## ENTRIES PROVIDED

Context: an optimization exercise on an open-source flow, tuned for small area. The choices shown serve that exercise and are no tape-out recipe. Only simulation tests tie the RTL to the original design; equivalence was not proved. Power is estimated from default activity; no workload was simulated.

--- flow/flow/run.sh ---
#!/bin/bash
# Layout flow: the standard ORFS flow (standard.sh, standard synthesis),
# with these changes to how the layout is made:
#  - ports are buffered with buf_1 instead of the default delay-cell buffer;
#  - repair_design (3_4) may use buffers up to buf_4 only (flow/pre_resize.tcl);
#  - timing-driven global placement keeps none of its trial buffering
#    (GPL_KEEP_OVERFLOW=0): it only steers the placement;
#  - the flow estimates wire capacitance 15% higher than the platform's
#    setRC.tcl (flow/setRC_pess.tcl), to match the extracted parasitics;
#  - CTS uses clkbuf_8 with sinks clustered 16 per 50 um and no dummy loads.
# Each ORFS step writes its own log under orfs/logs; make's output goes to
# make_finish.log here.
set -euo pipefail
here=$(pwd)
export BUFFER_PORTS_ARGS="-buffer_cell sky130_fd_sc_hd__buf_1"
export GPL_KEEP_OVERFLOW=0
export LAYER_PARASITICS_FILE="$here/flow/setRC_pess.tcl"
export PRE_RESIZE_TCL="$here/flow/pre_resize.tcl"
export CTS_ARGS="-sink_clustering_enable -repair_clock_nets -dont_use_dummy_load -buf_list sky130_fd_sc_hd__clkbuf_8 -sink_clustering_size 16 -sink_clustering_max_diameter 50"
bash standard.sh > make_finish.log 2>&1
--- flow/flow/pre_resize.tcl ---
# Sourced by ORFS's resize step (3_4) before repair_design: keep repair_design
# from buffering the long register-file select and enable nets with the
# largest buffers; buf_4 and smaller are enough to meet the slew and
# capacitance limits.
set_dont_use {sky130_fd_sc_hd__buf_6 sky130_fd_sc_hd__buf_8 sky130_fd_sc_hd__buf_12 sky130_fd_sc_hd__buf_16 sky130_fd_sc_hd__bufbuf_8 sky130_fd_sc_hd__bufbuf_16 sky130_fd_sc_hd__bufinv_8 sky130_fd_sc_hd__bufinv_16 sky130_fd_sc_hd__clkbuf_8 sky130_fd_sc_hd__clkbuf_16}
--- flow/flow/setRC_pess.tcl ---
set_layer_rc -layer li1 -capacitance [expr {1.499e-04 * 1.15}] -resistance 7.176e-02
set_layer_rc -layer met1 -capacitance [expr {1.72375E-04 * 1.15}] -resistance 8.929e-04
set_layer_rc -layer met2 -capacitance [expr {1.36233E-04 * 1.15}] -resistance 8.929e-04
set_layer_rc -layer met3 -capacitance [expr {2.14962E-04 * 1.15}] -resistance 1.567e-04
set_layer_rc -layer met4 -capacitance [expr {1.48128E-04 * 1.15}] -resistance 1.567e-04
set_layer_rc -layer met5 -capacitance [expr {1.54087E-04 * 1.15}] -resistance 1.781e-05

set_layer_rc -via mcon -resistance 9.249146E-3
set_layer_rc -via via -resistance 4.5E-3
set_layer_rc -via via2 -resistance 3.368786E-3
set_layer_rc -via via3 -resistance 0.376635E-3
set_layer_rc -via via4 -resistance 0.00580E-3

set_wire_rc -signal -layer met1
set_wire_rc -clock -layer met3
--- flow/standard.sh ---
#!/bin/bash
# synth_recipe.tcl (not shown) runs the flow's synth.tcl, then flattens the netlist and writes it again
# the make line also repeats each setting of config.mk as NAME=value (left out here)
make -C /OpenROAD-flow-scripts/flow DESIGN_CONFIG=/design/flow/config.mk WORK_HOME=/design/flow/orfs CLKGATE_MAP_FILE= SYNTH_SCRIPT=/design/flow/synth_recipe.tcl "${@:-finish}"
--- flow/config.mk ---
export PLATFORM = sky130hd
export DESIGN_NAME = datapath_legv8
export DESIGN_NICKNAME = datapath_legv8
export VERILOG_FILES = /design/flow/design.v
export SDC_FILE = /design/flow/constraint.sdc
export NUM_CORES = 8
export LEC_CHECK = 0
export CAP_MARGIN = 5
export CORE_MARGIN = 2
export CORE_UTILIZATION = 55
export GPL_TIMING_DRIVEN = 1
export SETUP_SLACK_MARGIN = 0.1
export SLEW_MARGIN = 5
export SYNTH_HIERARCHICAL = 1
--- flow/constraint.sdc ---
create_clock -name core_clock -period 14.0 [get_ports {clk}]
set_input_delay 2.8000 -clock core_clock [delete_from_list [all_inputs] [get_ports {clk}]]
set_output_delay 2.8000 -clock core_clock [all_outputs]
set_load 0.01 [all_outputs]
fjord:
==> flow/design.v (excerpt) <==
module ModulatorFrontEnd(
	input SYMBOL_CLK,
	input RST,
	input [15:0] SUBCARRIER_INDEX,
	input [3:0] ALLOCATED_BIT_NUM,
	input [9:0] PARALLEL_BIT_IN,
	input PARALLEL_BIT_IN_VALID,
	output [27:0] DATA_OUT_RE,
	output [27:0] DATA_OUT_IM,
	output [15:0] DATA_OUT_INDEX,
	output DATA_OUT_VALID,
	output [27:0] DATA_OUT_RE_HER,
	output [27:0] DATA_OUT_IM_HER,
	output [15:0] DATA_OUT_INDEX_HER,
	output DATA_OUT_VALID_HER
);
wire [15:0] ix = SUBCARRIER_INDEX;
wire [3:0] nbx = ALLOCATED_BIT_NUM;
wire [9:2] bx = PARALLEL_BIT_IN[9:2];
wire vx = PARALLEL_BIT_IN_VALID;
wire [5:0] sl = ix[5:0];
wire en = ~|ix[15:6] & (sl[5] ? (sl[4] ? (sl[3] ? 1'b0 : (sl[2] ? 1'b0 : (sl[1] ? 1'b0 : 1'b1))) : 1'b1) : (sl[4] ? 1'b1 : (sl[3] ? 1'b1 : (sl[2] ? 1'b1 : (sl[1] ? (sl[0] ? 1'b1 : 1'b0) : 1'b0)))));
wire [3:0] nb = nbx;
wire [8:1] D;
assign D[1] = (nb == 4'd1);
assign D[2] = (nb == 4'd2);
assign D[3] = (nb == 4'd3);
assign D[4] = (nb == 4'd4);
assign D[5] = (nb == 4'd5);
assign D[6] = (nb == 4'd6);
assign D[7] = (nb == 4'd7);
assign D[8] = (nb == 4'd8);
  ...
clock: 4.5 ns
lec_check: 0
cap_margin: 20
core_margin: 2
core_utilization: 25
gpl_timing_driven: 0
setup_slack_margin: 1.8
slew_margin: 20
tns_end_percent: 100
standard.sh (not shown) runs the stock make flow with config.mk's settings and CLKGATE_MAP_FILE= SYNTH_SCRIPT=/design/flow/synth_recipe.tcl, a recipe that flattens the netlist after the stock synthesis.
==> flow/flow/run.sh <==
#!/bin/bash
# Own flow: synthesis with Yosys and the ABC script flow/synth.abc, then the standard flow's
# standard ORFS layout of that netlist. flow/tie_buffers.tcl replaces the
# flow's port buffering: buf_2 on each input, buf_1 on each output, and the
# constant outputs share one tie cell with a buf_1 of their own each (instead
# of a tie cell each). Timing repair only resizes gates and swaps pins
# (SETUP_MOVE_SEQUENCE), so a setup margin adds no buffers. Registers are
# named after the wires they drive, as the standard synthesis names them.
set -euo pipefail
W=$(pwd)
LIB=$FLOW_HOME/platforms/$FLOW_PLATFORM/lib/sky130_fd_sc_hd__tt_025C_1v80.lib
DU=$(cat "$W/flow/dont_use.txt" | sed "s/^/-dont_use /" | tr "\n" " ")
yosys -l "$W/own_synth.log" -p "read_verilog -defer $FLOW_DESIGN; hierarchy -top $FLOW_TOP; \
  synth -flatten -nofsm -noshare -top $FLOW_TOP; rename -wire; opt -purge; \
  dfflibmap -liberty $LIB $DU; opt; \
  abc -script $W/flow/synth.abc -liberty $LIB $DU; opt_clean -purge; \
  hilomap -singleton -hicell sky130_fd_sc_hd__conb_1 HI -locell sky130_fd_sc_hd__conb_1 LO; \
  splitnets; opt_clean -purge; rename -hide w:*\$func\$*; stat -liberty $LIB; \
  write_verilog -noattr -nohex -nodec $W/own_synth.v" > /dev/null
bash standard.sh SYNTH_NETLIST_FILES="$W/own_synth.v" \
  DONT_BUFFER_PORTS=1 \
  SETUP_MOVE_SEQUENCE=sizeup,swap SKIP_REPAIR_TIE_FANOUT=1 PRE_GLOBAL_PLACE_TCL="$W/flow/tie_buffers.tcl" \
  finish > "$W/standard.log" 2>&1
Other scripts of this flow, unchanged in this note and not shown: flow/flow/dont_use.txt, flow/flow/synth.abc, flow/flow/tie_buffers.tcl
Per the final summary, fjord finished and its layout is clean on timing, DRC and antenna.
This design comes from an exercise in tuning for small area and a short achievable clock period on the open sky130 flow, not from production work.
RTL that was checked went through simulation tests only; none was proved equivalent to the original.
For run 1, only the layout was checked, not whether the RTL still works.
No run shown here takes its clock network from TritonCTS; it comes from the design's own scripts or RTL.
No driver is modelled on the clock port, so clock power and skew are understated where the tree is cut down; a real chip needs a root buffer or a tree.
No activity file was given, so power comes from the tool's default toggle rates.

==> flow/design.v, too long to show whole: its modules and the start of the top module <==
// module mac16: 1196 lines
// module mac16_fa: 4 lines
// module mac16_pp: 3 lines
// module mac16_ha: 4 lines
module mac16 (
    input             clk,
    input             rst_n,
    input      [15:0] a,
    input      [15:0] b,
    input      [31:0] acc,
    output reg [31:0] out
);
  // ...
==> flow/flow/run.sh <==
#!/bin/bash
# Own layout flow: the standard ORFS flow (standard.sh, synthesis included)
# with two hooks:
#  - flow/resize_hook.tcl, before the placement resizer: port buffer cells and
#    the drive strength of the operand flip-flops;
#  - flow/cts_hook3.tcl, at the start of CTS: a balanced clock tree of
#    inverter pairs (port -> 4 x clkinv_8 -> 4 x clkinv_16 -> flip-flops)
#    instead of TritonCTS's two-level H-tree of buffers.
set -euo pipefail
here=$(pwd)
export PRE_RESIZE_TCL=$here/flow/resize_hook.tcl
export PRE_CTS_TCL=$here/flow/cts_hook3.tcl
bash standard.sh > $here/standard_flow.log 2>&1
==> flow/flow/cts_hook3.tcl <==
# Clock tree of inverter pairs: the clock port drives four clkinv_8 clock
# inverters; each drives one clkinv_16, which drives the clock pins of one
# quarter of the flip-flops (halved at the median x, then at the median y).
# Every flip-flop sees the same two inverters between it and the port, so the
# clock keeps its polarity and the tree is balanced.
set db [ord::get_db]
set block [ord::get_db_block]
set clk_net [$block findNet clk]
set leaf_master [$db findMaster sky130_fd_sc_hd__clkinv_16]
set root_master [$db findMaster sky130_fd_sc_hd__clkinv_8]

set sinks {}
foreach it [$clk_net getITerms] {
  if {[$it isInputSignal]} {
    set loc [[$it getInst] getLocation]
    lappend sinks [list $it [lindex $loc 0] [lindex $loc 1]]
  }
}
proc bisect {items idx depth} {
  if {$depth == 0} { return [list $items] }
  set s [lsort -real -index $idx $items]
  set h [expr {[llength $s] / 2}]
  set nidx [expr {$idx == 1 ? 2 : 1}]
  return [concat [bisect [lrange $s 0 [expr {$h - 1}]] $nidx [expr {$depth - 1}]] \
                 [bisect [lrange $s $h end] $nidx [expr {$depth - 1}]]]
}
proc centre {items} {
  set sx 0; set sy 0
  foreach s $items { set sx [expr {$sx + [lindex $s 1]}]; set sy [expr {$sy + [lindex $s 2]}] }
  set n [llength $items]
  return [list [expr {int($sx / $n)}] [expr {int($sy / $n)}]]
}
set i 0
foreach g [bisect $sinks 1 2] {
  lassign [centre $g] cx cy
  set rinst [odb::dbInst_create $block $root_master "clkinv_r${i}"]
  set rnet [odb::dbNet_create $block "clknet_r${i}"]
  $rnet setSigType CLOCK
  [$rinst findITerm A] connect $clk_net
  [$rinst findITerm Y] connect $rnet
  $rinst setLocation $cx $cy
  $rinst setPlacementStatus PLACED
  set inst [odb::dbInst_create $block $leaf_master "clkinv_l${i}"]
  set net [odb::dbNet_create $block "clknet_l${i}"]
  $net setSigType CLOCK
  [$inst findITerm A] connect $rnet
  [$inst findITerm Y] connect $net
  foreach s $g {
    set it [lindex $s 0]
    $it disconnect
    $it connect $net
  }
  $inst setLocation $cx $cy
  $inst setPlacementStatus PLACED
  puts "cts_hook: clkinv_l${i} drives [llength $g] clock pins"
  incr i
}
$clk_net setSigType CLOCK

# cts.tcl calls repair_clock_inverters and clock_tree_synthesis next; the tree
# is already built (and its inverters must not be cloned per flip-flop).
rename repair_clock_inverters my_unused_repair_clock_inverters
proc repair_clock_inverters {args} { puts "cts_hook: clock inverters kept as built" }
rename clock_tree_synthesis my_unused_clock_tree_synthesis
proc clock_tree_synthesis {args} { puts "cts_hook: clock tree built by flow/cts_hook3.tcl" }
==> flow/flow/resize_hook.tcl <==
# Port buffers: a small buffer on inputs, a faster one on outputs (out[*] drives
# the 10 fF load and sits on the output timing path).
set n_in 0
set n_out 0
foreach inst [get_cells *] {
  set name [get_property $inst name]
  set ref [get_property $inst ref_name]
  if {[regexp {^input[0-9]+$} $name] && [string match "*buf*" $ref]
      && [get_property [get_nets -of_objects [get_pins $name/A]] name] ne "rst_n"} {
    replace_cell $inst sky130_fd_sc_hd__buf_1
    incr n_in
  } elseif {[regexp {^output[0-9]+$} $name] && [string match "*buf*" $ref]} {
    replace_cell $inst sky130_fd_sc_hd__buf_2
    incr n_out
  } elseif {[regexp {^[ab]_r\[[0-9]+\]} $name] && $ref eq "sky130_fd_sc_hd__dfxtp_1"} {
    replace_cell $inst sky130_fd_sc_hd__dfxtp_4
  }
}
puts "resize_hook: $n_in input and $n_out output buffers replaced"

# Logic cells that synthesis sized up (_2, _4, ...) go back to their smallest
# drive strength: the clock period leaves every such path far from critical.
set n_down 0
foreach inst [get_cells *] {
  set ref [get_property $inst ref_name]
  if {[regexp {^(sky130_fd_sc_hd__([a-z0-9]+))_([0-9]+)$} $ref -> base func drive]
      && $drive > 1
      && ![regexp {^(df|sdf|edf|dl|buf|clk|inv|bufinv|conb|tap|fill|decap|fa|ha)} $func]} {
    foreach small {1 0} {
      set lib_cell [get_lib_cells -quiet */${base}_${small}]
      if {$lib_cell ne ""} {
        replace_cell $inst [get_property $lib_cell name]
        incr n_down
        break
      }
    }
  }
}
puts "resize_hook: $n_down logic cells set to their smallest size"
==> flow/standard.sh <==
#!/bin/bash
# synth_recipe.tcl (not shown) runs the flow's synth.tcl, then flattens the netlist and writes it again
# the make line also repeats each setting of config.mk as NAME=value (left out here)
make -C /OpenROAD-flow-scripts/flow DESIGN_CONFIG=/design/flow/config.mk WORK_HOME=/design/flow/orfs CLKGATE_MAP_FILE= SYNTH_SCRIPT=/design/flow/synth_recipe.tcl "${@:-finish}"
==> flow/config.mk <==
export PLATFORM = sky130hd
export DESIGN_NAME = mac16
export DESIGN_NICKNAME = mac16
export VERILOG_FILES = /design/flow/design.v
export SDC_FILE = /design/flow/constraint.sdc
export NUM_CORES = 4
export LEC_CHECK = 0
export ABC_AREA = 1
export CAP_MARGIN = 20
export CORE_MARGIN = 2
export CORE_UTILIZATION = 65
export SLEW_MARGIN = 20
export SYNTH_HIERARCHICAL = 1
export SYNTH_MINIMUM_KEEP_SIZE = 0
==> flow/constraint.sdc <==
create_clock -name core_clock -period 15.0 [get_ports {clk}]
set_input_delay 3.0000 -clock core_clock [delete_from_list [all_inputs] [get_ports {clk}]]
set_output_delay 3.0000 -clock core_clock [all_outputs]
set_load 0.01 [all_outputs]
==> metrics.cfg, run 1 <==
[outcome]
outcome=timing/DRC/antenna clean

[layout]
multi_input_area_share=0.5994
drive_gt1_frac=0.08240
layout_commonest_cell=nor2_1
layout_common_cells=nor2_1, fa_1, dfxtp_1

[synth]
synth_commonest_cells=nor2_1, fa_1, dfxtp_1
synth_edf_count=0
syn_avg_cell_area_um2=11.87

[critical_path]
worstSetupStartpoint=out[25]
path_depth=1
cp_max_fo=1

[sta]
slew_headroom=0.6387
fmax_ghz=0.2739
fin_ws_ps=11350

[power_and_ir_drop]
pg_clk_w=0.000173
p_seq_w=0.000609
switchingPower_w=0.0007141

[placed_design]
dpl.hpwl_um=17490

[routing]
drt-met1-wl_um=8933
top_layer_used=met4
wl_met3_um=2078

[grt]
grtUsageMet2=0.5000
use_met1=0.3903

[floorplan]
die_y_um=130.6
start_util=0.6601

## REQUIREMENT
Your answer must be a single number: the count of lines in the data that contain the string "after".

## RESULT BELOW
2